OnlyFans Creators Are Accidentally Revealing Hacked Government Websites

A new analysis by cybersecurity firm UpGuard shows that DMCA takedown requests filed by adult content creators are inadvertently exposing thousands of compromised government and university websites used for scams.

Foto: Wired

Adult content creators like Laura Lux (a pseudonym) have long battled content theft. They file massive numbers of DMCA (Digital Millennium Copyright Act) notices to remove pirated material from Google search results. However, a new analysis from cybersecurity company UpGuard reveals that these takedown requests are inadvertently uncovering a different problem: thousands of hacked government and university websites.

Since 2011, more than 2,000 .gov and .edu domains across 80 countries have received copyright takedown requests linked to adult content, indicating they may have been compromised.

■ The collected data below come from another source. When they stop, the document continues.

$ cat config.mk
export PLATFORM = sky130hd
export DESIGN_NAME = wb_slave_mem
export DESIGN_NICKNAME = d
export VERILOG_FILES = /design/src/rtl/wb_slave_mem.sv
export SDC_FILE = /design/constraint.sdc
export NUM_CORES = 1
export LEC_CHECK = 0
export BUFFER_PORTS_ARGS = -buffer_cell sky130_fd_sc_hd__clkbuf_2
export CAP_MARGIN = 0
export CORE_UTILIZATION = 38
export CTS_BUF_LIST = sky130_fd_sc_hd__clkbuf_16
export CTS_CLUSTER_SIZE = 12
export DETAILED_ROUTE_END_ITERATION = 6
export PLACE_DENSITY = 0.56
export SYNTH_ARGS = -nofsm -noshare
export SYNTH_HDL_FRONTEND = slang
export SYNTH_SLANG_ARGS = --single-unit
export TNS_END_PERCENT = 1
$ cat constraint.sdc
create_clock -name clk -period 2.9 [get_ports clk]
set_input_delay 0.145 -clock clk [delete_from_list [all_inputs] [get_ports clk]]
set_output_delay 0.145 -clock clk [all_outputs]
set_load 0.02 [all_outputs]
$ cat src/rtl/wb_slave_mem.sv
// Wishbone classic-cycle responder backed by a resettable register array.
// Decodes adr_i against BASE_ADDRESS, inserts WAIT_STATES idle cycles, then acks once.
module wb_slave_mem #(
    parameter int BASE_ADDRESS = 0,
    parameter int DATA_WIDTH   = 16,
    parameter int ADDR_WIDTH   = 16,
    parameter int DATA_COUNT   = 16,
    parameter int AU_IN_DATA   = 1,
    parameter int WAIT_STATES  = 1
) (
    input  logic                  clk,
    input  logic                  rst,
    input  logic                  cyc_i,
    input  logic                  stb_i,
    input  logic                  we_i,
    input  logic [ADDR_WIDTH-1:0] adr_i,
    input  logic [DATA_WIDTH-1:0] dat_i,
    output logic [DATA_WIDTH-1:0] dat_o,
    output logic                  ack_o,
    output logic [7:0]            wr_cnt,
    output logic [7:0]            rd_cnt
);

    localparam int IDX_W = (DATA_COUNT > 1) ? $clog2(DATA_COUNT) : 1;
    localparam logic [ADDR_WIDTH:0] BASE_W = (ADDR_WIDTH+1)'(BASE_ADDRESS);
    localparam logic [ADDR_WIDTH:0] AU_W   = (ADDR_WIDTH+1)'(AU_IN_DATA);
    localparam logic [ADDR_WIDTH:0] CNT_W  = (ADDR_WIDTH+1)'(DATA_COUNT);
    localparam logic [3:0]          WS_W   = 4'(WAIT_STATES);

    typedef enum logic [1:0] {S_IDLE, S_WAIT, S_ACK, S_RELEASE} state_t;

    state_t                state_q, state_d;
    logic [3:0]            wcnt_q, wcnt_d;
    logic                  we_q, we_d;
    logic                  hit_q, hit_d;
    logic [IDX_W-1:0]      idx_q, idx_d;
    logic [DATA_WIDTH-1:0] wdat_q, wdat_d;
    logic                  ack_q, ack_d;
    logic [DATA_WIDTH-1:0] rdat_q, rdat_d;
    logic [7:0]            wr_cnt_q, wr_cnt_d;
    logic [7:0]            rd_cnt_q, rd_cnt_d;
    logic                  mem_we;

    logic [DATA_COUNT-1:0][DATA_WIDTH-1:0] mem_q;

    // One extra bit on the offset so addresses below the base show up as a set MSB.
    logic [ADDR_WIDTH:0] off, word, rem;
    logic                hit;

    always_comb begin
        off  = {1'b0, adr_i} - BASE_W;
        word = off / AU_W;
        rem  = off % AU_W;
        hit  = !off[ADDR_WIDTH] && (rem == '0) && (word < CNT_W);
    end

    always_ff @(posedge clk or negedge rst) begin
        if (!rst) state_q <= S_IDLE;
        else      state_q <= state_d;
    end

    // S_WAIT is always visited so the ack lands WAIT_STATES+1 edges after capture,
    // even with WAIT_STATES=0 (the counter is simply already exhausted).
    always_comb begin
        state_d  = state_q;
        wcnt_d   = wcnt_q;
        we_d     = we_q;
        hit_d    = hit_q;
        idx_d    = idx_q;
        wdat_d   = wdat_q;
        ack_d    = 1'b0;
        rdat_d   = rdat_q;
        wr_cnt_d = wr_cnt_q;
        rd_cnt_d = rd_cnt_q;
        mem_we   = 1'b0;
        case (state_q)
            S_IDLE: begin
                if (cyc_i && stb_i) begin
                    we_d    = we_i;
                    wdat_d  = dat_i;
                    idx_d   = word[IDX_W-1:0];
                    hit_d   = hit;
                    wcnt_d  = WS_W;
                    state_d = S_WAIT;
                end
            end
            S_WAIT: begin
                if (!cyc_i) begin
                    state_d = S_IDLE;
                end else if (wcnt_q == 4'd0) begin
                    state_d = S_ACK;
                    ack_d   = 1'b1;
                    if (we_q) begin
                        if (hit_q) begin
                            mem_we   = 1'b1;
                            wr_cnt_d = wr_cnt_q + 8'd1;
                        end
                    end else begin
                        rdat_d = hit_q ? mem_q[idx_q] : '0;
                        if (hit_q) rd_cnt_d = rd_cnt_q + 8'd1;
                    end
                end else begin
                    wcnt_d = wcnt_q - 4'd1;
                end
            end
            S_ACK: begin
                state_d = S_RELEASE;
            end
            S_RELEASE: begin
                if (!stb_i) state_d = S_IDLE;
            end
            default: state_d = S_IDLE;
        endcase
    end

    always_ff @(posedge clk or negedge rst) begin
        if (!rst) begin
            wcnt_q   <= '0;
            we_q     <= 1'b0;
            hit_q    <= 1'b0;
            idx_q    <= '0;
            wdat_q   <= '0;
            ack_q    <= 1'b0;
            rdat_q   <= '0;
            wr_cnt_q <= '0;
            rd_cnt_q <= '0;
        end else begin
            wcnt_q   <= wcnt_d;
            we_q     <= we_d;
            hit_q    <= hit_d;
            idx_q    <= idx_d;
            wdat_q   <= wdat_d;
            ack_q    <= ack_d;
            rdat_q   <= rdat_d;
            wr_cnt_q <= wr_cnt_d;
            rd_cnt_q <= rd_cnt_d;
        end
    end

    always_ff @(posedge clk or negedge rst) begin
        if (!rst)        mem_q        <= '0;
        else if (mem_we) mem_q[idx_q] <= wdat_q;
    end

    assign dat_o  = rdat_q;
    assign ack_o  = ack_q;
    assign wr_cnt = wr_cnt_q;
    assign rd_cnt = rd_cnt_q;

endmodule
==> out/results.txt, run 1 <==
status - complete, no violations
Tot Pwr - 11.9 mW
Crit-path slowest cell - or3b_4
pre-CTS setup slack - 0.301 ns
Worst path most repeated cell - buf_4
Reg2Reg Setup Slack - 0.30 ns
#FFs+latches synth - 317
Routed Antenna Nets - 0
min-delay worst type - in2reg
Worst EP arrival - 3.00 ns
DP HPWL - 21,200 µm
unique cell type count in the Yosys netlist - 41
Chip Width - 196 µm
gr usage total - 18.1%
share of layout cells above drive strength 1 - 51.6%
Combinational Power Share - 17.6%
Switching Share - 31.3%
async set or reset register ratio after synthesis - 100%
die height - 196 µm
min-delay src - cyc_i
most common cell after layout, fill and taps aside - dfrtp_1
RSZ-0062 raised after global routing - false
Tcrit/Tclk final - 89.5%
CP Max Fanout - 18
Initial Utilization - 38.8%
Die Footprint - 38,400 µm²
area share of the largest cell type after synthesis - 55.4%
core area - 36,900 µm²
I/O Pins - 70
first-pass GRT wire length - 52,600 µm
RR Startpoint - wcnt_q[0]
Most used DFF post-synth - dfrtp_1
Layout Nets - 1,049
IO Port Bufs - 69
Post-Syn Instances - 887
setup slack after layout - 0.305 ns
TritonRoute pass-1 iters - 4
worst setup path start - wcnt_q[0]
Least-Margin Pin Slew - 0.826 ns
static leakage - 8.24 nW
per-cell routed wire length - 21.4 µm
CTS Sinks - 317
Tmin final - 2.60 ns
worst skew pair latency - 0.54 ns
endpoints failing hold - 0
delay of the slowest critical-path stage - 0.42 ns
P_int - 8.15 mW
Peak VDD IR - 0.462 mV
EDFF count, synth - 0
achievable clock frequency - 0.385 GHz
initial antenna violation count - 0
Root Driver - clkbuf_16
Final Non-Filler Cells - 1,538
# Max-Cap Violations - 0
Setup TNS Final - 0 ns
Area contributors post-synth - dfrtp_1 55%, mux2_2 22%, mux4_2 10%, mux2i_1 3.4%, buf_6 1.0%
# DRC - 0
clock tree buffer depth - 3
CP Capture Type - register
grt ovf - 0
worst clock skew - 0.0196 ns
syn_nets - 927
WP data required - 3.30 ns
met2 usage - 29.3%
CTS tree - yes
met1 global-route usage - 25.1%
CTS clk-pin slew, worst paths - 0.06 ns
Num CTS Buffers - 37
critical path cell sequence - inv_1 -> ha_1 -> or3b_4 -> or2_1 -> buf_4 -> nor4_4 -> buf_4 -> mux2_2
Seq pwr share - 45.5%
average size of a mapped cell - 16.1 µm²
most frequent cells in the layout - 314 x dfrtp_1, 278 x mux2_2, 68 x clkbuf_2
peak-usage layer in the global routing report - met2
CP startpoint kind - register
sequential fraction of the synthesis area - 55.4%
vias - 8,138
placed cell count - 1,447
final instance area - 16,900 µm²
Layout area overhead - 17.9%
clock share of power - 36.8%
vias per cell - 5.29
leading area contributor after synthesis - dfrtp_1
cell row count - 70
final setup vio count - 0
CP Class - reg2reg
final WL - 32,900 µm
slew margin rel. - 45.0%
power density over cell area - 702 nW/µm²
vias in the first global route - 8,678
placed instance area - 15,500 µm²
Synth Warn # - 0
Antenna diodes - 0
placer congestion estimate - 0.759
met3 Use GR - 2.65%
Starting DRT DRC Count - 427
pin count of the biggest net entering global routing - 86
max-slew violation count - 0
Net Switching - 3.71 mW
synthesized cell area - 14,300 µm²
H-tree depth - 2
==> worst max-delay path, delay by kind of cell (launching register included) <==
family / cells / cell delay (ns)
fa+ha+maj: 1 / 0.17
simple gates: 3 / 0.93
mux: 1 / 0.36
flops: 1 / 0.40
buf+inv: 3 / 0.60
==> metrics by stage <==
stage / utilization [%] / hold slack, ns
finish: 45.8 / 0.149
global route: 45.8 / 0.194
CTS: 45.8 / 0.126
detailed placement: 42.0 / 0.171
global placement: 42.0 / 0.173
floorplan: - / -0.151
==> synthesized netlist by cell type, types with 4 or more instances <==
| cell type | n |
|---|---|
| a22o_1 | 16 |
| buf_1 | 23 |
| buf_2 | 8 |
| buf_4 | 4 |
| buf_6 | 13 |
| clkbuf_1 | 16 |
| dfrtp_1 | 317 |
| inv_1 | 6 |
| mux2_2 | 278 |
| mux2i_1 | 48 |
| mux4_2 | 64 |
| nand2_1 | 7 |
| nand4_1 | 8 |
| nor2_1 | 5 |
| nor3_2 | 4 |
| nor3_4 | 8 |
| nor4_1 | 7 |
| nor4_4 | 4 |
| xnor2_1 | 14 |
==> per-layer routing <==
layer / wire, µm / vias to the layer above
li1: - / 3564
met1: 15300 / 4377
met2: 15700 / 148
met3: 1130 / 49
met4: 772 / 0
met5: 0 / -
==> cell type report <==
cell class | instances | area (µm²)
Multi-Input combinational cell | 499 | 6010
Timing Repair Buffer | 148 | 1140
Sequential cell | 317 | 7940
Inverter | 6 | 22.5
Tap cell | 504 | 631
Clock buffer | 38 | 951
Fill cell | 3258 | 20000
Clock inverter | 26 | 186
==> logic make-up (layout without fill, tap and decap cells) <==
group,count (synthesis),after routing,share of synthesized area (%)
muxes,391,391,35.4
AOI/OAI and AO/OA,22,22,1.21
adders and majority gates,3,3,0.262
xor gates and xnor gates,16,16,0.979
buffers and inverters,71,218,2.83
and+or+nand+nor,67,67,3.92
DFF,317,317,55.4
==> flip-flops by register name (all words and copies together), names as in the netlist, named ones only <==
signal	flops
dat_o	16
ack_o	1
wcnt_q	4
state_q	1
hit_q	1
wr_cnt	8
idx_q	4
wdat_q	16
rd_cnt	8
we_q	1
mem_q	256
==> worst paths after layout <==
kind                         endpoint  depth (start not counted)
setup / recovery            mem_q[25]                          8
hold / removal              wcnt_q[0]                          5
setup reg to reg            mem_q[25]                          8
hold reg to reg             wr_cnt[7]                          1
max in group asynchronous  mem_q[156]                          3
min in group asynchronous   mem_q[83]                          2
==> power by group through the flow <==
stage | Combinational (mW) | Sequential, mW | Clock (mW)
2_1_floorplan | 1.71 | 4.92 | 0
3_3_place_gp | 2.10 | 5.49 | 0
3_5_place_dp | 2.10 | 5.49 | 0
4_1_cts | 2.14 | 5.41 | 4.50
5_1_grt | 2.26 | 5.48 | 4.67
6_report | 2.09 | 5.40 | 4.37
==> timing repair <==
| action | CTS | global route |
|---|---|---|
| gates resized for setup | 0 | 0 |
| endpoints found under the hold margin | 96 | 0 |
| hold buffers | 27 | 0 |
| buffers inserted | 0 | 0 |
(Power assumes the default switching activity.)
==> inputs of run 2 (changes only) <==
- ABC_AREA: unset -> 1
==> out/results.txt, run 2 <==
status - complete, no violations (unchanged)
EDFF count, synth - 0 (unchanged)
Routed Antenna Nets - 0 (unchanged)
first-pass GRT wire length - 68,000 µm (was 52,600 µm)
core area - 37,800 µm² (was 36,900 µm²)
critical path cell sequence - inv_1 -> ha_1 -> nand3_2 -> nor2_8 -> nand2_4 -> clkinv_2 -> buf_4 -> nand3_4 -> nand2_1 -> o21ai_2 (was inv_1 -> ha_1 -> or3b_4 -> or2_1 -> buf_4 -> nor4_4 -> buf_4 -> mux2_2)
most frequent cells in the layout - 1,025 x nand2_1, 315 x dfrtp_1, 165 x o21ai_1 (was 314 x dfrtp_1, 278 x mux2_2, 68 x clkbuf_2)
IO Port Bufs - 69 (unchanged)
cells on worst reg2reg path - 10 (was 8)
Seq pwr share - 40.0% (was 45.5%)
Switching Share - 36.2% (was 31.3%)
CP Capture Type - register (unchanged)
power density over cell area - 712 nW/µm² (was 702 nW/µm²)
Combinational Power Share - 23.4% (was 17.6%)
sequential fraction of the synthesis area - 54.1% (was 55.4%)
reg2reg end - mem_q[78] (was mem_q[25])
vias per cell - 4.94 (was 5.29)
Layout Nets - 1,976 (was 1,049)
count leader, synth - nand2_1 (was dfrtp_1)
DP HPWL - 25,200 µm (was 21,200 µm)
CTS clk-pin slew, worst paths - 0.06 ns (about the same)
Root Driver - clkbuf_16 (unchanged)
Initial Utilization - 38.7% (was 38.8%)
Final Non-Filler Cells - 2,471 (was 1,538)
share of layout cells above drive strength 1 - 9.64% (was 51.6%)
Crit-path slowest cell - nand3_4 (was or3b_4)
clock tree buffer depth - 3 (unchanged)
Antenna diodes - 0 (unchanged)
static leakage - 8.67 nW (was 8.24 nW)
I/O Pins - 70 (unchanged)
worst skew pair latency - 0.53 ns (was 0.54 ns)
Reg2Reg Setup Slack - 0.55 ns (was 0.30 ns)
P_int - 7.68 mW (was 8.15 mW)
Net Switching - 4.36 mW (was 3.71 mW)
RSZ-0062 raised after global routing - false (unchanged)
Synth Warn # - 0 (unchanged)
Starting DRT DRC Count - 916 (was 427)
CP Class - reg2reg (unchanged)
Layout area overhead - 15.4% (was 17.9%)
synthesized cell area - 14,700 µm² (was 14,300 µm²)
achievable clock frequency - 0.426 GHz (was 0.385 GHz)
max-slew violation count - 0 (unchanged)
initial antenna violation count - 0 (unchanged)
syn_nets - 1,921 (was 927)
clock share of power - 36.7% (was 36.8%)
worst clock skew - 0.00907 ns (was 0.0196 ns)
Top reg by flops - mem_q (unchanged)
average size of a mapped cell - 7.79 µm² (was 16.1 µm²)
placer congestion estimate - 0.788 (was 0.759)
per-cell routed wire length - 17.0 µm (was 21.4 µm)
gr usage total - 22.5% (was 18.1%)
final setup vio count - 0 (unchanged)
vias - 12.2k (was 8,138)
vias in the first global route - 11.9k (was 8,678)
area share of the largest cell type after synthesis - 54.1% (was 55.4%)
CTS tree - yes (unchanged)
WP data required - 3.29 ns (was 3.30 ns)
endpoints failing hold - 0 (unchanged)
pin count of the biggest net entering global routing - 93 (was 86)
# DRC - 0 (unchanged)
async set or reset register ratio after synthesis - 100% (unchanged)
leading area contributor after synthesis - dfrtp_1 (unchanged)
CP Max Fanout - 32 (was 18)
CP startpoint kind - register (unchanged)
delay of the slowest critical-path stage - 0.41 ns (was 0.42 ns)
max reg flops - 256 (unchanged)
Peak VDD IR - 0.411 mV (was 0.462 mV)
CTS Sinks - 317 (unchanged)
Post-synth top cells - 1,025 x nand2_1, 317 x dfrtp_1, 165 x o21ai_1 (was 317 x dfrtp_1, 278 x mux2_2, 64 x mux4_2)
final WL - 42,100 µm (was 32,900 µm)
H-tree depth - 2 (unchanged)
RR Startpoint - wcnt_q[0] (unchanged)
Num CTS Buffers - 37 (unchanged)
# Max-Cap Violations - 0 (unchanged)
die height - 198 µm (was 196 µm)
Worst EP arrival - 2.74 ns (was 3.00 ns)
Tmin final - 2.35 ns (was 2.60 ns)
Area contributors post-synth - dfrtp_1 54%, nand2_1 26%, o21ai_1 5.6%, o21ai_0 4.2%, clkbuf_1 1.8% (was dfrtp_1 55%, mux2_2 22%, mux4_2 10%, mux2i_1 3.4%, buf_6 1.0%)
final hold slack - 0.223 ns (was 0.149 ns)
cell row count - 71 (was 70)
placed cell count - 2,381 (was 1,447)
Chip Width - 198 µm (was 196 µm)
post-CTS setup buffer count - 0 (unchanged)
Tcrit/Tclk final - 81.0% (was 89.5%)
grt ovf - 0 (unchanged)
min-delay worst type - in2async (was in2reg)
Most used DFF post-synth - dfrtp_1 (unchanged)
Post-Syn Instances - 1,881 (was 887)
slew margin rel. - 47.5% (was 45.0%)
most common cell after layout, fill and taps aside - nand2_1 (was dfrtp_1)
unique cell type count in the Yosys netlist - 33 (was 41)
TritonRoute pass-1 iters - 5 (was 4)
Die Footprint - 39,300 µm² (was 38,400 µm²)
#FFs+latches synth - 317 (unchanged)
Least-Margin Pin Slew - 0.787 ns (was 0.826 ns)
Setup TNS Final - 0 ns (unchanged)
## run 2: changes by cell type after synthesis, sizes merged, moves of 12 or more
cell,change
a22o,-16
clkbuf,+54
inv,+40
mux2,-279
mux2i,-48
mux4,-64
nand2,+1020
nand3,+15
nor2,+15
nor3,-12
o21ai,+296
## run 2: cell families (layout without fill, tap and decap cells)
| family | Yosys count | count (layout) | synth area share, % |
|---|---|---|---|
| AND/OR/NAND/NOR | 1076 | 1076 | 28.9 |
| XOR/XNOR | 13 | 13 | 0.777 |
| adder cells (fa/ha/maj) | 3 | 3 | 0.256 |
| AO/OA/AOI/OAI | 304 | 304 | 10.7 |
| buffers and inverters | 168 | 247 | 5.29 |
| flip-flops | 317 | 317 | 54.1 |
## run 2: power by group through the flow
stage | registers (mW) | clock network (mW) | logic (mW)
after global placement | 4.88 | 0 | 2.79
after detailed placement | 4.89 | 0 | 2.80
after global routing | 4.84 | 4.67 | 3.04
final | 4.81 | 4.41 | 2.81
after floorplan | 4.77 | 0 | 1.66
after CTS | 4.81 | 4.51 | 2.83
## run 2: what timing repair did
action                                 4_1_cts  5_1_grt
gates resized for setup                      0        0
setup endpoints to repair                    0        0
hold buffers                                27        0
endpoints found under the hold margin      105        0
## run 2: worst max-delay path, delay by kind of cell (launching register included)
family / cells / cell delay, ns
and+or+nand+nor: 5 / 1.09
buffers and inverters: 3 / 0.45
DFF: 1 / 0.40
adders and majority gates: 1 / 0.19
AOI/OAI and AO/OA: 1 / 0.07
## run 2: worst max-delay path by stage
stage	from	to	slack (ns)	cells past startpoint
2_1_floorplan	wcnt_q[0]	mem_q[69]	1.10	11
3_3_place_gp	wcnt_q[0]	mem_q[74]	0.60	10
3_5_place_dp	wcnt_q[0]	mem_q[70]	0.53	10
4_1_cts	wcnt_q[0]	mem_q[70]	0.52	10
5_1_grt	wcnt_q[0]	mem_q[70]	0.31	10
6_report	wcnt_q[0]	mem_q[78]	0.55	10
## run 2: per-layer routing
| metal | vias to the layer above | part of all wire [%] | wire [µm] | GRT usage, % |
|---|---|---|---|---|
| li1 | 6019 | - | - | - |
| met1 | 5875 | 48 | 20400 | 32.2 |
| met2 | 271 | 45 | 19100 | 36.1 |
| met3 | 53 | 4.3 | 1820 | 2.78 |
| met4 | 0 | 1.7 | 731 | 5.54 |
| met5 | - | 0 | 0 | 0 |
## run 2: final cells by class
cell class / instances / area [µm²]
Clock inverter: 24 / 151
Multi-Input combinational cell: 1396 / 5950
Fill cell: 3880 / 20900
Sequential cell: 317 / 7940
Tap cell: 511 / 639
Timing Repair Buffer: 136 / 1080
Clock buffer: 39 / 976
Inverter: 48 / 184
## run 2: through the flow
step           area, µm²  power, mW  util, %  setup slack, ns
4_1_cts            16900       12.2     44.7            0.516
2_1_floorplan      14700       6.43        -             1.10
3_5_place_dp       15500       7.68     41.0            0.530
3_3_place_gp       15500       7.67     41.0            0.603
5_1_grt            16900       12.6     44.7            0.311
6_report           16900       12.0     44.7            0.550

Scammers hijack these authoritative sites to host malicious pages offering fake movie downloads, porn, or Fortnite skins, often using popular OnlyFans creators' names as bait. Since 2020, there has been a dramatic increase in such hijackings.

UpGuard's research counted 384,286 takedown requests covering 631,193 URLs from adult creators to these domains. Google has removed about 130,000 URLs, while 460,000 remain unprocessed. The vast majority of recent requests come from one Estonian company, Rulta.

Experts note that DMCA requests are not the right tool for cleaning hacked sites, but they can serve as a warning signal for site administrators. Laura Lux says she is not surprised her name is used in this way, adding ironically, "I guess sex workers save the world again."